● What is being asked
Nothing but the lines from the one containing "-- run 2: metal" through the end of the data below may appear in the response, each one exact.

Saved data entries
========================================

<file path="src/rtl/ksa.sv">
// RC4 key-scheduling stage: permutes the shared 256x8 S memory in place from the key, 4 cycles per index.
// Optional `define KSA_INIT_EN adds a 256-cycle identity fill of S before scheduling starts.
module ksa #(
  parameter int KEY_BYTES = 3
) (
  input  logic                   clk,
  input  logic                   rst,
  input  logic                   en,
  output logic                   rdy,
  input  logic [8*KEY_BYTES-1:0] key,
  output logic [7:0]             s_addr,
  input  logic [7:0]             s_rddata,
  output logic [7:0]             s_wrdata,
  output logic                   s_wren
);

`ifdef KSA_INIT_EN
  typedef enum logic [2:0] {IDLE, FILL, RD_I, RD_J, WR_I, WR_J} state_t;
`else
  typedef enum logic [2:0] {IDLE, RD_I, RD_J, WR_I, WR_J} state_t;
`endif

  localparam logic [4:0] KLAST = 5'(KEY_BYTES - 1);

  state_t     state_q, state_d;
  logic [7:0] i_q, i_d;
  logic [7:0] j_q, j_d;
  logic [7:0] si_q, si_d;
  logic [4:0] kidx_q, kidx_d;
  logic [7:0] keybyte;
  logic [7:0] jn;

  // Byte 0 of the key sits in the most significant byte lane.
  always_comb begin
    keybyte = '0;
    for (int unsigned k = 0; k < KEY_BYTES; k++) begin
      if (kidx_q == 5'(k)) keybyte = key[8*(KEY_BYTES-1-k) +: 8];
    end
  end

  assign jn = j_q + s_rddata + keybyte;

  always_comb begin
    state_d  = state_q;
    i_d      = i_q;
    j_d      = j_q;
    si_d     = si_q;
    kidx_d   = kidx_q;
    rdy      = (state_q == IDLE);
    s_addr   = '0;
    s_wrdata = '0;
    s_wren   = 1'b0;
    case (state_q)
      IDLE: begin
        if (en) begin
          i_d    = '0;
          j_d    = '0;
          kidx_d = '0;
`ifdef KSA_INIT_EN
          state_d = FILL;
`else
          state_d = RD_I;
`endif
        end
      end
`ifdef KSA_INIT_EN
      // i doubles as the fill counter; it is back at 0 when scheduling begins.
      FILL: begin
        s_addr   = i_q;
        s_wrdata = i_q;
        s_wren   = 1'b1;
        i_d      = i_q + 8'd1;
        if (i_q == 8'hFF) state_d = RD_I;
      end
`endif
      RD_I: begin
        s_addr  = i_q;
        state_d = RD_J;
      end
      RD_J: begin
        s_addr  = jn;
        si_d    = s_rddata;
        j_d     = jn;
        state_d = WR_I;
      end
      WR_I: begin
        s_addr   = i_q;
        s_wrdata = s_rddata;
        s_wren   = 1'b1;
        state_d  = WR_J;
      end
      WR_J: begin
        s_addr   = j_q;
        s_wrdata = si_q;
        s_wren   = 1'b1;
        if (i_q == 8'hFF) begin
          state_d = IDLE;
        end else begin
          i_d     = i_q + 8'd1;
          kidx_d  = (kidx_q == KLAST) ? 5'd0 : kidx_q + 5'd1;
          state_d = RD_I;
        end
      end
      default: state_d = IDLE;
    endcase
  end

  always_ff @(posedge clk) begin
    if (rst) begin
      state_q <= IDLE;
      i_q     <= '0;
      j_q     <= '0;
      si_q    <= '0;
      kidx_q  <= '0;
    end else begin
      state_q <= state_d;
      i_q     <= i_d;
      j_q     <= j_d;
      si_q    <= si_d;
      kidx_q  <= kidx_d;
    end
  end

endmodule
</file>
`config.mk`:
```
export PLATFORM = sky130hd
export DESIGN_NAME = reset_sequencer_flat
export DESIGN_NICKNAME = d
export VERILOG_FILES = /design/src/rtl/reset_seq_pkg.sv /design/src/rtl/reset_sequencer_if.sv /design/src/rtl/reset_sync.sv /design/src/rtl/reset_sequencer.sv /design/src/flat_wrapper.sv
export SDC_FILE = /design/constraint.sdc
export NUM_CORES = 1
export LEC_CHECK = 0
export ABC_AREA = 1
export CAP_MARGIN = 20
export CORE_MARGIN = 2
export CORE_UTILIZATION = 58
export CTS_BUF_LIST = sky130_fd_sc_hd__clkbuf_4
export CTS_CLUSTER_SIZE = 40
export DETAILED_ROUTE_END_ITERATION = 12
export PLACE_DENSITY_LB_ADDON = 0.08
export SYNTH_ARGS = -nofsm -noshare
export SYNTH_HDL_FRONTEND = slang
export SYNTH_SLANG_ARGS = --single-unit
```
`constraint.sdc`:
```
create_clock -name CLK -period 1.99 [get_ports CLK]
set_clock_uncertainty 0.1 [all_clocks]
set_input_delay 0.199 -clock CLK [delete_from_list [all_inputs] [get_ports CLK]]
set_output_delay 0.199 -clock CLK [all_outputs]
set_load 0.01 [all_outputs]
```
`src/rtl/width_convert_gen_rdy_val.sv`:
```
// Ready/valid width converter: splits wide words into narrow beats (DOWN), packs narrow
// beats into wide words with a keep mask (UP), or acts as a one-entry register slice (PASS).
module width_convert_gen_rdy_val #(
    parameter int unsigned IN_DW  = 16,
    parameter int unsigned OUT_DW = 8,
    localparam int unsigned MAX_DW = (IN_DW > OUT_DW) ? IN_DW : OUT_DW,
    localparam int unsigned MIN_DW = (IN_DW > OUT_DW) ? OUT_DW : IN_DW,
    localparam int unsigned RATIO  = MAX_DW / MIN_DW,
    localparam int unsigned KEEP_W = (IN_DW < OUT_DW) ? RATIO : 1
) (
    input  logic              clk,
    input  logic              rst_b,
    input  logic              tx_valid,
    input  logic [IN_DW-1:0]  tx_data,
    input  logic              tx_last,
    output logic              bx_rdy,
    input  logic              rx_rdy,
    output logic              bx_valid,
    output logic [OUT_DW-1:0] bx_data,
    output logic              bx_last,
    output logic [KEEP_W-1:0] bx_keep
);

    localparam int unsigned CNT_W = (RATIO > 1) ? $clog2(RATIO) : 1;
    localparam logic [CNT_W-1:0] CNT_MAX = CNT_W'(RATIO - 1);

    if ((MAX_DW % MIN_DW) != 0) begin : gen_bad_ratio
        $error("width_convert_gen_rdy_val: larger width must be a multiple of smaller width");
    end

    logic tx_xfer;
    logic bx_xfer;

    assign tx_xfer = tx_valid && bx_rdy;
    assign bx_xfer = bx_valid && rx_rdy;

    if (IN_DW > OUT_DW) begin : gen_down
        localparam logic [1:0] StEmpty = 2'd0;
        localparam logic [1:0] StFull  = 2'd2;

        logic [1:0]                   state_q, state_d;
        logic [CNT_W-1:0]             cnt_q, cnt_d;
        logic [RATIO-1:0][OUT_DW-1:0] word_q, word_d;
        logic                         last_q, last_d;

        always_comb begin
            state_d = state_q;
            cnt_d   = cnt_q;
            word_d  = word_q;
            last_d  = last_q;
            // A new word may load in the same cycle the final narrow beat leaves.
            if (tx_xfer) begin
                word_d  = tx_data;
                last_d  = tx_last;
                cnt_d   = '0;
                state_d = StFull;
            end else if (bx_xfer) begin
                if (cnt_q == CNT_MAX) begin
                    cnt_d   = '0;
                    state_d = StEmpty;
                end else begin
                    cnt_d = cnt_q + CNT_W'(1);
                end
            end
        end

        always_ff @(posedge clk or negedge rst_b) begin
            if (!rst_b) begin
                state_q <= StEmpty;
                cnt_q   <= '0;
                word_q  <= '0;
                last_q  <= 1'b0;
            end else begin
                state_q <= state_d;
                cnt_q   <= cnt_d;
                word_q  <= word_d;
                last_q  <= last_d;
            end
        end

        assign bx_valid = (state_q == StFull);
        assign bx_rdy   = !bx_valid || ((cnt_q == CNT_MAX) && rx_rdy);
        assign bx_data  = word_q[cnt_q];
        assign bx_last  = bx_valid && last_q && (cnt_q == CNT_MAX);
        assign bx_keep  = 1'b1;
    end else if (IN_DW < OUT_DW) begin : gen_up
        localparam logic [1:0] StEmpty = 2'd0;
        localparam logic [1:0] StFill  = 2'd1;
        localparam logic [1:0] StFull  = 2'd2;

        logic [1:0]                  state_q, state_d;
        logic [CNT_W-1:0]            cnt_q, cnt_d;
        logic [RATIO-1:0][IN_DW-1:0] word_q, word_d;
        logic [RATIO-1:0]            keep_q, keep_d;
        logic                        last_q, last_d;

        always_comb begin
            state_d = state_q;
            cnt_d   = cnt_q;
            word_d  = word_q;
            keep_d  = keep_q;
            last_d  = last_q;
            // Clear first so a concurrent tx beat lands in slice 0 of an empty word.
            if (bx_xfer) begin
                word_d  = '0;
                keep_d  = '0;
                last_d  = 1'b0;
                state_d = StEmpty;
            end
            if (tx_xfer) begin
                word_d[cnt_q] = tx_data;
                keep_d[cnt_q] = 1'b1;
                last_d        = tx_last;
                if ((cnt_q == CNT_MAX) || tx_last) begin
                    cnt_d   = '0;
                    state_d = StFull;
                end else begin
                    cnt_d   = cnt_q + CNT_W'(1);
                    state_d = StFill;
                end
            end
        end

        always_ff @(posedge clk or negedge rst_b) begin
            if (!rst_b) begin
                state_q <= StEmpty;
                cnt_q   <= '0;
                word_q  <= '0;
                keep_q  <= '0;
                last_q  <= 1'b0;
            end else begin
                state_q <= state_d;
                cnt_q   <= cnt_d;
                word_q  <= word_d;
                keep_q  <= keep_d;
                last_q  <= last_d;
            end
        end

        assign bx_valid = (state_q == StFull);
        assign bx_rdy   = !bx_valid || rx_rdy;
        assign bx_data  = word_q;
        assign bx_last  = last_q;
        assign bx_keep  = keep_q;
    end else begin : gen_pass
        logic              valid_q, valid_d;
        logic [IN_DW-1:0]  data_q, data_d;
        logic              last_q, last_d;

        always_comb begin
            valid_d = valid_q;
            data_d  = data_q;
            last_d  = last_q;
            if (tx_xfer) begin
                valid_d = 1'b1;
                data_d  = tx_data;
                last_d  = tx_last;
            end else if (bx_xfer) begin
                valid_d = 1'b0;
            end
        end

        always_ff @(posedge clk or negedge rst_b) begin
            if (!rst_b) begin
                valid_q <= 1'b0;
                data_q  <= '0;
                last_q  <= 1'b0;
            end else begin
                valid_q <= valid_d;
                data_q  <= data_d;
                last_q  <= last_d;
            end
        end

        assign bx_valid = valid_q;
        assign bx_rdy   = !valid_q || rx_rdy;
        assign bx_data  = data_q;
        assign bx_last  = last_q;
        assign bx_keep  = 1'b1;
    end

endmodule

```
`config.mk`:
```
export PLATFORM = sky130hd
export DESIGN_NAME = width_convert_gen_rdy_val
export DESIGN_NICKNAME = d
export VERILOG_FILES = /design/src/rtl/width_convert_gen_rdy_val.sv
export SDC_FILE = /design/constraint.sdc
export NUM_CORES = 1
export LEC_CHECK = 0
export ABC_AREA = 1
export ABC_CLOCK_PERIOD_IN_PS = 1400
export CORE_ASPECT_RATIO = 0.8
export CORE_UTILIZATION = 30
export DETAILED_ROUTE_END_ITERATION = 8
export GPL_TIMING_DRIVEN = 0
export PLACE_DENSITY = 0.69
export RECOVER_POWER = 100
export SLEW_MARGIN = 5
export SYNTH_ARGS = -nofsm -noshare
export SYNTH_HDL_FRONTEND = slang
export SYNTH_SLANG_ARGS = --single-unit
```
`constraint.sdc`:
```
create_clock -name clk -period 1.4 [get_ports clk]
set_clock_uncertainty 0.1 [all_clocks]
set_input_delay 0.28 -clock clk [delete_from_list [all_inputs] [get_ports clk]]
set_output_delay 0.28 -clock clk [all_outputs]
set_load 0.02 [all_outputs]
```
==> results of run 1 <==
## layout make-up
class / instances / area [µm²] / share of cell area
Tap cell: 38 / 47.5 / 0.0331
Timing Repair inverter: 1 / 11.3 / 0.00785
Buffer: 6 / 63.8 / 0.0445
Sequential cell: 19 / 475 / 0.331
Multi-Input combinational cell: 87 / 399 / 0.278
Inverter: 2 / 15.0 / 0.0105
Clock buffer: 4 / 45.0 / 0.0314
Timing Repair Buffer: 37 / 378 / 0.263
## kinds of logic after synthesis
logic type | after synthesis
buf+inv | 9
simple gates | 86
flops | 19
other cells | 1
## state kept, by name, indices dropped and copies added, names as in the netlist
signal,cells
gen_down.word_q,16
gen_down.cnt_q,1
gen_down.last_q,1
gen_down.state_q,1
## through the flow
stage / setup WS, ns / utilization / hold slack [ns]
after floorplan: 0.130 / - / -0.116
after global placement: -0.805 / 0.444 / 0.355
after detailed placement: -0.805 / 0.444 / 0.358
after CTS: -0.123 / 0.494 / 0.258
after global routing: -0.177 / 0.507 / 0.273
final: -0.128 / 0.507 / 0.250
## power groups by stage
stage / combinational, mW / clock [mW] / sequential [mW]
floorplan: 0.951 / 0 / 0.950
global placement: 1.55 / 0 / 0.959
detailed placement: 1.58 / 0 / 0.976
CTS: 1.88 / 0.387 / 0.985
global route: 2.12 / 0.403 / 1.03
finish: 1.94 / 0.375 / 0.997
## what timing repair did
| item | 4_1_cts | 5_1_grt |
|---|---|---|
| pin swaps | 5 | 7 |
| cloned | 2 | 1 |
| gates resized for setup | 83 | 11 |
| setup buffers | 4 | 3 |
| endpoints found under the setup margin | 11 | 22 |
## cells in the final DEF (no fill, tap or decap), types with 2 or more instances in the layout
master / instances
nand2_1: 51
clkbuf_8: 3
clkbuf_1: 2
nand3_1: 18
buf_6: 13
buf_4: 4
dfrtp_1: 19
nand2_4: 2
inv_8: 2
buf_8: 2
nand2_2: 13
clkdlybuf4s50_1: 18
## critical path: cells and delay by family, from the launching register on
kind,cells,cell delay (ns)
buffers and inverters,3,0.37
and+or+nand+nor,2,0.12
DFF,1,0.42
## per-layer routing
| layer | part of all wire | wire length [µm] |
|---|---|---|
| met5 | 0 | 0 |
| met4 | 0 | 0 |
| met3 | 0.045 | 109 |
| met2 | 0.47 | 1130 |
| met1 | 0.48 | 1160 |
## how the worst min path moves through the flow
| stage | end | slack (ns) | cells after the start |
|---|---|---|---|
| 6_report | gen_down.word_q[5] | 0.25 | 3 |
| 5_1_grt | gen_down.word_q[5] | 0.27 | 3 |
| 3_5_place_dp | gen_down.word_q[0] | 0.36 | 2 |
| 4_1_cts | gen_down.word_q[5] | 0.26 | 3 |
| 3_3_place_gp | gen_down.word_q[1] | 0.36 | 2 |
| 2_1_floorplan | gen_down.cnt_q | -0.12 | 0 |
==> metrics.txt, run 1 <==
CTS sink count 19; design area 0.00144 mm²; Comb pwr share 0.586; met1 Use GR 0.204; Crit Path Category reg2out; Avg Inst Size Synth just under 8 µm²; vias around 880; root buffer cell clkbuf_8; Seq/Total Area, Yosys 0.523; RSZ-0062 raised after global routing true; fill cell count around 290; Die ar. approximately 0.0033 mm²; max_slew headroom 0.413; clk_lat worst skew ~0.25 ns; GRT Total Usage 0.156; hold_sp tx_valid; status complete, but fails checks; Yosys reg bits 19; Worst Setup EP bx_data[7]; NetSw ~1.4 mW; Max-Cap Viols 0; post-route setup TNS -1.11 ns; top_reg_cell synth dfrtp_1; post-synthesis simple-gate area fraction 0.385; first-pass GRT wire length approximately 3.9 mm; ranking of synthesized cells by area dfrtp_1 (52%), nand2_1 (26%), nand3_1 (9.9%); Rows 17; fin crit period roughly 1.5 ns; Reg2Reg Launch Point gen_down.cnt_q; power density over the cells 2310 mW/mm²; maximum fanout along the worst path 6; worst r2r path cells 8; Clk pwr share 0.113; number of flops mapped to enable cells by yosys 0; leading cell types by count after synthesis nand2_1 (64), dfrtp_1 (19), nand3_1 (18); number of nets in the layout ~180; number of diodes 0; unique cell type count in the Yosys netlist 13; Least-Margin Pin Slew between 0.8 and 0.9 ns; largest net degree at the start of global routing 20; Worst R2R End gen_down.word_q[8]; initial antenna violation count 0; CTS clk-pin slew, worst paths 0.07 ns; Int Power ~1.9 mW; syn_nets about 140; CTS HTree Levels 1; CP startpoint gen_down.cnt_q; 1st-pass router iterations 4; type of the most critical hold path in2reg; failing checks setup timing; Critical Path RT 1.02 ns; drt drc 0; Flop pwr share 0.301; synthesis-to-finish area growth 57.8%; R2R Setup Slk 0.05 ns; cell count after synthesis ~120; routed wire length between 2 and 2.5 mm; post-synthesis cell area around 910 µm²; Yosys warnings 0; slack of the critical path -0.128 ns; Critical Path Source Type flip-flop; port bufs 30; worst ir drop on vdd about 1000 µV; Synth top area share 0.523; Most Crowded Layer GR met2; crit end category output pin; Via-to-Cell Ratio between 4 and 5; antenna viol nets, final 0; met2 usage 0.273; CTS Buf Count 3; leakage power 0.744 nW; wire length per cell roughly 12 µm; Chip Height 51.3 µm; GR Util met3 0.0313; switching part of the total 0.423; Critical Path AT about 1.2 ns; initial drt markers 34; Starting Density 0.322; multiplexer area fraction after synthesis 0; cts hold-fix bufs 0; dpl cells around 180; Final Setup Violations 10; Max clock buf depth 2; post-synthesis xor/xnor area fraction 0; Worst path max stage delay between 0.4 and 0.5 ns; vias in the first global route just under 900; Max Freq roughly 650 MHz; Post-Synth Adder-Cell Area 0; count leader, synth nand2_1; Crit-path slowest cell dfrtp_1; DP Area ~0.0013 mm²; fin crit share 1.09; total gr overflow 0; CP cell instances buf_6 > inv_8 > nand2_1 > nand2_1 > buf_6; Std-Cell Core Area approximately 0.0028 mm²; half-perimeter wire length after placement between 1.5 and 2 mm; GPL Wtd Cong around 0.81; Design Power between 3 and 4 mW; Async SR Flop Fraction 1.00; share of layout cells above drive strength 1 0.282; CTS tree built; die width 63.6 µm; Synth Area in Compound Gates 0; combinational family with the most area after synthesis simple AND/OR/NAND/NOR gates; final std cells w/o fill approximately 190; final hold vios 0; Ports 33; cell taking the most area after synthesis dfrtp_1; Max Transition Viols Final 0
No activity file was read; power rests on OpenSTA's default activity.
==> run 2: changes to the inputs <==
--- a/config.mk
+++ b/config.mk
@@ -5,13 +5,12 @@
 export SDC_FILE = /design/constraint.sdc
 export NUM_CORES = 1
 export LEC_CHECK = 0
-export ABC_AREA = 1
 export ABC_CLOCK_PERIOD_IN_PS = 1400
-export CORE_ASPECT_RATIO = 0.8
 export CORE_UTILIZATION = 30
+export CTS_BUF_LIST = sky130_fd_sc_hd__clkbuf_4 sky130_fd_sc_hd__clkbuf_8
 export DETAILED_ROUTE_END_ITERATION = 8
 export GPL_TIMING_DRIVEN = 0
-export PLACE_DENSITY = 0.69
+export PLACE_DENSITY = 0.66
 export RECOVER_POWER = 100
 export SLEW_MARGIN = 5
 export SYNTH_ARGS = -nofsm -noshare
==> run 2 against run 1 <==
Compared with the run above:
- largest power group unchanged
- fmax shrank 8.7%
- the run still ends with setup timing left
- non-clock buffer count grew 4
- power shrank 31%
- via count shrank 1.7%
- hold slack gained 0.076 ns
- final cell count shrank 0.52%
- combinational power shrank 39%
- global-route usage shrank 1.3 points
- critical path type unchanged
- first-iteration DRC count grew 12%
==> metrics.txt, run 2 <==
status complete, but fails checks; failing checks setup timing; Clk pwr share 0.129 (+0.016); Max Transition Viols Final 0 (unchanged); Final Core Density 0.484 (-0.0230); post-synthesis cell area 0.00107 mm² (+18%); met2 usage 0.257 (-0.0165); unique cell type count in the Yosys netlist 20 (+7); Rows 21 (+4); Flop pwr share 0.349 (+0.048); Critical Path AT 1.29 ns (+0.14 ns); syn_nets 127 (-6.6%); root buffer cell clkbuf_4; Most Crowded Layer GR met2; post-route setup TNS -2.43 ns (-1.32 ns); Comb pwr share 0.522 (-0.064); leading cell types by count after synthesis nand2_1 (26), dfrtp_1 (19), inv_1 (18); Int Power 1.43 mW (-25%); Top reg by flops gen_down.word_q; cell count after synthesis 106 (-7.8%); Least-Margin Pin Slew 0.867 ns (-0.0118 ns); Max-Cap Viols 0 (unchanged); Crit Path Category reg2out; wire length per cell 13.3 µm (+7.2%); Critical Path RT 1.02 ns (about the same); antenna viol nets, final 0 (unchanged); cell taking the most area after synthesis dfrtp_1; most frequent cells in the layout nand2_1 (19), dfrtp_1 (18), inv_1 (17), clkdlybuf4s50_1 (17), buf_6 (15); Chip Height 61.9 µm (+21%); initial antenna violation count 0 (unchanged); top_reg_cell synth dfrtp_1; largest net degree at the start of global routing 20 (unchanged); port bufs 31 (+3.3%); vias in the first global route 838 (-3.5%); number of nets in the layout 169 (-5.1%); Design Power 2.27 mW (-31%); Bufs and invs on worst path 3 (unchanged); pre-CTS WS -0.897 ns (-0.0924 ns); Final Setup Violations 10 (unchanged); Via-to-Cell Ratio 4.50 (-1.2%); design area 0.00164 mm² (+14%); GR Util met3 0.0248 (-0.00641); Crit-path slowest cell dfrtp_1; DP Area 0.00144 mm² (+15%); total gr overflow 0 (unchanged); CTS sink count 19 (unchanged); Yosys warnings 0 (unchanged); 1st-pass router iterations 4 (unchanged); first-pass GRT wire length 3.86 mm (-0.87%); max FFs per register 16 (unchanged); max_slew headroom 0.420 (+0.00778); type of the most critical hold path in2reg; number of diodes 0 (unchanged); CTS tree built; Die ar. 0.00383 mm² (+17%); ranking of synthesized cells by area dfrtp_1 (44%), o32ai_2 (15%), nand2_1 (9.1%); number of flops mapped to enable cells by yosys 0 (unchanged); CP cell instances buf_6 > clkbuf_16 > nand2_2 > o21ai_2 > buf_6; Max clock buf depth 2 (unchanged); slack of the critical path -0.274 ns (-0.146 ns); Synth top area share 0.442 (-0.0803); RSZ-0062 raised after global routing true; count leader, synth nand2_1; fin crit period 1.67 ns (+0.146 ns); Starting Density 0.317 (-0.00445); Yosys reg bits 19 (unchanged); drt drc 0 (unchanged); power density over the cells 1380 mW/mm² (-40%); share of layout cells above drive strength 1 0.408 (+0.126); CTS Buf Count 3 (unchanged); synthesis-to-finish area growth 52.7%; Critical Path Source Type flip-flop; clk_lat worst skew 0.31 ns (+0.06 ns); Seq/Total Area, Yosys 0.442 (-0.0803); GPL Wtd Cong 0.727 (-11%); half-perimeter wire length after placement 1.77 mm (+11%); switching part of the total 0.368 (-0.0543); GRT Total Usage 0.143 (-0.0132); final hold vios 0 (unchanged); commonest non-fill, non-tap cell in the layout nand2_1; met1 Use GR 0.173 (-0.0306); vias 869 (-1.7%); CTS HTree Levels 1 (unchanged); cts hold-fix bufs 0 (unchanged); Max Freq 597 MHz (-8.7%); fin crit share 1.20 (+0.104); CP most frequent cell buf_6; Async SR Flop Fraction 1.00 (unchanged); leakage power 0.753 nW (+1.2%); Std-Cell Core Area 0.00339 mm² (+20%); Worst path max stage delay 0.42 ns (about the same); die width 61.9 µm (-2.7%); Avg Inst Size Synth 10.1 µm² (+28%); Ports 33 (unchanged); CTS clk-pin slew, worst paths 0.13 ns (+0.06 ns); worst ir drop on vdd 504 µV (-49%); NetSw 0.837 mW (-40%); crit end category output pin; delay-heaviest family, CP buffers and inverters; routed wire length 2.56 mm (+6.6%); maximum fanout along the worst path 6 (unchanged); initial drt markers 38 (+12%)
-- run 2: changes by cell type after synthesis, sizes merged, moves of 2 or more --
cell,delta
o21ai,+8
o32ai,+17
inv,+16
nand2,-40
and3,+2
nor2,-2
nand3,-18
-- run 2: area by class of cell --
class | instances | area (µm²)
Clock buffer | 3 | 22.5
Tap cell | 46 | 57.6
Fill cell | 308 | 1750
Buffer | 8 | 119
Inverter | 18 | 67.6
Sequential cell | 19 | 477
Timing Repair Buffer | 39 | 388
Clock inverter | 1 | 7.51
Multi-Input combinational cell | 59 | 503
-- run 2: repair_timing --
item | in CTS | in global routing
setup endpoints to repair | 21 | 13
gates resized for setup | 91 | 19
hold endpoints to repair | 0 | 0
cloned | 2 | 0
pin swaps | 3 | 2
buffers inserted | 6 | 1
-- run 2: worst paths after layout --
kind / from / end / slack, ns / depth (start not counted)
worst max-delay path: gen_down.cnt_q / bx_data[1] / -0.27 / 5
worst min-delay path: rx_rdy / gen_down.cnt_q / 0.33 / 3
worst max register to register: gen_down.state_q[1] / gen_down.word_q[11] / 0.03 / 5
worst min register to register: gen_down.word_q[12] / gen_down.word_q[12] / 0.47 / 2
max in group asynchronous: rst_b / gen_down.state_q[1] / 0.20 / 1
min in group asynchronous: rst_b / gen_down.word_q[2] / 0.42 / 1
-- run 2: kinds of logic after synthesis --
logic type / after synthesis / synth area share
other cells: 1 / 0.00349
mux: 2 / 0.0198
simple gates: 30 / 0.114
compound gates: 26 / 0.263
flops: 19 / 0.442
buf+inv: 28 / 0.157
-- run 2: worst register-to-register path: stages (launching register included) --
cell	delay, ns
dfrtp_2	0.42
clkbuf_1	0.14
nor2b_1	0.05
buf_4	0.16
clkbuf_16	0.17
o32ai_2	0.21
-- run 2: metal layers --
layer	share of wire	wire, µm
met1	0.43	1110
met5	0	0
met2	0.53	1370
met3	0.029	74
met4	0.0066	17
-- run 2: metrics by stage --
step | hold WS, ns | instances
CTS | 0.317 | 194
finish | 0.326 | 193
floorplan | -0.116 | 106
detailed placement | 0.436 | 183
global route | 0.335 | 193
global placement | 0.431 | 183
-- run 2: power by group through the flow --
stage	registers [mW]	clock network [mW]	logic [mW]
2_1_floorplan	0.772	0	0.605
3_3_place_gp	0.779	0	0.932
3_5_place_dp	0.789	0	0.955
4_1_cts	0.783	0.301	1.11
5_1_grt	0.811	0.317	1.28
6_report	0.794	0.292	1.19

========================================

● Response to this exercise
-- run 2: metal layers --
layer	share of wire	wire, µm
met1	0.43	1110
met5	0	0
met2	0.53	1370
met3	0.029	74
met4	0.0066	17
-- run 2: metrics by stage --
step | hold WS, ns | instances
CTS | 0.317 | 194
finish | 0.326 | 193
floorplan | -0.116 | 106
detailed placement | 0.436 | 183
global route | 0.335 | 193
global placement | 0.431 | 183
-- run 2: power by group through the flow --
stage	registers [mW]	clock network [mW]	logic [mW]
2_1_floorplan	0.772	0	0.605
3_3_place_gp	0.779	0	0.932
3_5_place_dp	0.789	0	0.955
4_1_cts	0.783	0.301	1.11
5_1_grt	0.811	0.317	1.28
6_report	0.794	0.292	1.19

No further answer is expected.